In the current state I can never do this:

   value1,value2,value3,value4 = get_values()
   col1,col2,col3,col4 = st.columns(4)
   col1.img_metric("Label1",value1,min=0,max=100,text_color='red',bk_color='green')
   col2.img_metric("Label2",value2,min=0,max=100,text_color='red',bk_color='green')
   col3.img_metric("Label3",value3,min=0,max=100,text_color='red',bk_color='green')
   col4.img_metric("Label4",value4,min=0,max=100,text_color='red',bk_color='green')

  # or perhaps better...or much worse

  for col,label,value in zip(st.columns(4),get_values(),get_labels()):
      col.img_metric(label,value,min=0,max=100,text_color='red',bk_color='green')

Instead I need to say

   value1,value2 = get_values()
   col1,col2 = st.columns(2)
   with col1:
       img_metric("Label1",value1,min=0,max=100,text_color='red',bk_color='green')
   with col2:
       img_metric("Label2",value2,min=0,max=100,text_color='red',bk_color='green')
   with col3:
       img_metric("Label4",value3,min=0,max=100,text_color='red',bk_color='green')
   with col4:
       img_metric("Label4",value4,min=0,max=100,text_color='red',bk_color='green')

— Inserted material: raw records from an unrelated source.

`src/rtl/hazard5_bus_interface.sv`:
```
// Hazard5 AHB-Lite master port: arbitrates the instruction fetch and load/store
// address requests onto one bus, tracks data-phase ownership and routes
// responses (read data, completion, bus error) back to the owning requestor.
module hazard5_bus_interface #(
    parameter int W_ADDR = 32,
    parameter int W_DATA = 32
) (
    input  logic              clk,
    input  logic              rst,

    input  logic [W_ADDR-1:0] f_addr,
    input  logic              f_size,
    input  logic              f_addr_vld,
    output logic              f_addr_rdy,
    output logic [W_DATA-1:0] f_data,
    output logic              f_data_vld,
    output logic              f_data_err,

    input  logic [W_ADDR-1:0] d_addr,
    input  logic [1:0]        d_size,
    input  logic              d_write,
    input  logic [W_DATA-1:0] d_wdata,
    input  logic              d_addr_vld,
    output logic              d_addr_rdy,
    output logic [W_DATA-1:0] d_rdata,
    output logic              d_data_vld,
    output logic              d_data_err,

    output logic [W_ADDR-1:0] ahblm_haddr,
    output logic              ahblm_hwrite,
    output logic [1:0]        ahblm_htrans,
    output logic [2:0]        ahblm_hsize,
    output logic [2:0]        ahblm_hburst,
    output logic [3:0]        ahblm_hprot,
    output logic              ahblm_hmastlock,
    input  logic              ahblm_hready,
    input  logic              ahblm_hresp,
    output logic [W_DATA-1:0] ahblm_hwdata,
    input  logic [W_DATA-1:0] ahblm_hrdata
);

    typedef enum logic [1:0] {
        GNT_NONE = 2'd0,
        GNT_F    = 2'd1,
        GNT_D    = 2'd2
    } grant_t;

    localparam logic [1:0] HTRANS_IDLE   = 2'b00;
    localparam logic [1:0] HTRANS_NONSEQ = 2'b10;

    grant_t            grant_s;
    grant_t            grant_r;
    logic              aph_hold_r;
    logic              dph_f_r;
    logic              dph_d_r;
    logic [W_DATA-1:0] hwdata_r;
    logic              err_cancel_s;
    logic              bus_req_s;
    logic              f_acc_s;
    logic              d_acc_s;

    // Fetch size is word/halfword only; encode as AHB HSIZE.
    function automatic logic [2:0] fetch_hsize(input logic size_word);
        return {1'b0, size_word, !size_word};
    endfunction

    // Cancel the pending address during the first cycle of a two-cycle error response.
    assign err_cancel_s = (dph_f_r || dph_d_r) && ahblm_hresp && !ahblm_hready;

    // Arbitration: a stalled address phase keeps its owner, otherwise data beats fetch.
    always_comb begin
        grant_s = GNT_NONE;
        if (aph_hold_r) begin
            grant_s = grant_r;
        end else if (d_addr_vld) begin
            grant_s = GNT_D;
        end else if (f_addr_vld) begin
            grant_s = GNT_F;
        end else begin
            grant_s = GNT_NONE;
        end
    end

    // Address-phase mux: drive address attributes from the granted requestor.
    always_comb begin
        ahblm_haddr  = {W_ADDR{1'b0}};
        ahblm_hwrite = 1'b0;
        ahblm_hsize  = 3'b000;
        ahblm_hprot  = 4'b0010;
        case (grant_s)
            GNT_F: begin
                ahblm_haddr  = f_addr;
                ahblm_hwrite = 1'b0;
                ahblm_hsize  = fetch_hsize(f_size);
                ahblm_hprot  = 4'b0010;
            end
            GNT_D: begin
                ahblm_haddr  = d_addr;
                ahblm_hwrite = d_write;
                ahblm_hsize  = {1'b0, d_size};
                ahblm_hprot  = 4'b0011;
            end
            default: begin
                ahblm_haddr  = {W_ADDR{1'b0}};
                ahblm_hwrite = 1'b0;
                ahblm_hsize  = 3'b000;
                ahblm_hprot  = 4'b0010;
            end
        endcase
    end

    assign bus_req_s       = (grant_s != GNT_NONE) && !err_cancel_s && !rst;
    assign ahblm_htrans    = bus_req_s ? HTRANS_NONSEQ : HTRANS_IDLE;
    assign ahblm_hburst    = 3'b000;
    assign ahblm_hmastlock = 1'b0;
    assign ahblm_hwdata    = hwdata_r;

    assign f_acc_s    = bus_req_s && (grant_s == GNT_F) && ahblm_hready;
    assign d_acc_s    = bus_req_s && (grant_s == GNT_D) && ahblm_hready;
    assign f_addr_rdy = f_acc_s;
    assign d_addr_rdy = d_acc_s;

    assign f_data     = ahblm_hrdata;
    assign d_rdata    = ahblm_hrdata;
    assign f_data_vld = dph_f_r && ahblm_hready && !ahblm_hresp && !rst;
    assign f_data_err = dph_f_r && ahblm_hready &&  ahblm_hresp && !rst;
    assign d_data_vld = dph_d_r && ahblm_hready && !ahblm_hresp && !rst;
    assign d_data_err = dph_d_r && ahblm_hready &&  ahblm_hresp && !rst;

    // Bus state: address hold across stalls, data-phase ownership, store data register.
    always_ff @(posedge clk or posedge rst) begin
        if (rst) begin
            aph_hold_r <= 1'b0;
            grant_r    <= GNT_NONE;
            dph_f_r    <= 1'b0;
            dph_d_r    <= 1'b0;
            hwdata_r   <= {W_DATA{1'b0}};
        end else begin
            aph_hold_r <= (ahblm_htrans != HTRANS_IDLE) && !ahblm_hready;
            grant_r    <= grant_s;
            if (ahblm_hready) begin
                dph_f_r <= f_acc_s;
                dph_d_r <= d_acc_s;
            end
            if (d_acc_s && d_write) begin
                hwdata_r <= d_wdata;
            end
        end
    end

endmodule

```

This is situation where code that looks like it is doing “streamlit” stuff looks different than the baseline streamlit code and the paradigm col1.img_metric is not possible. You either ALWAYS use a context manager or you pass the DeltaGenerator to a function as I did above. This isn’t that big of a deal…but with streamlit being open source, you want (I think you want) as many people writing extensions as possible with a consistent look and feel. Having them look and feel like the built in seems critical to a clean code experience (low wtf/code-review). Typing in ‘pip install streamlit_imgmetric’ and having new features available in a consistent programming model seems like a very useful thing.

You already know how to arrange things so that you can call col1.img_metric so you can go either way.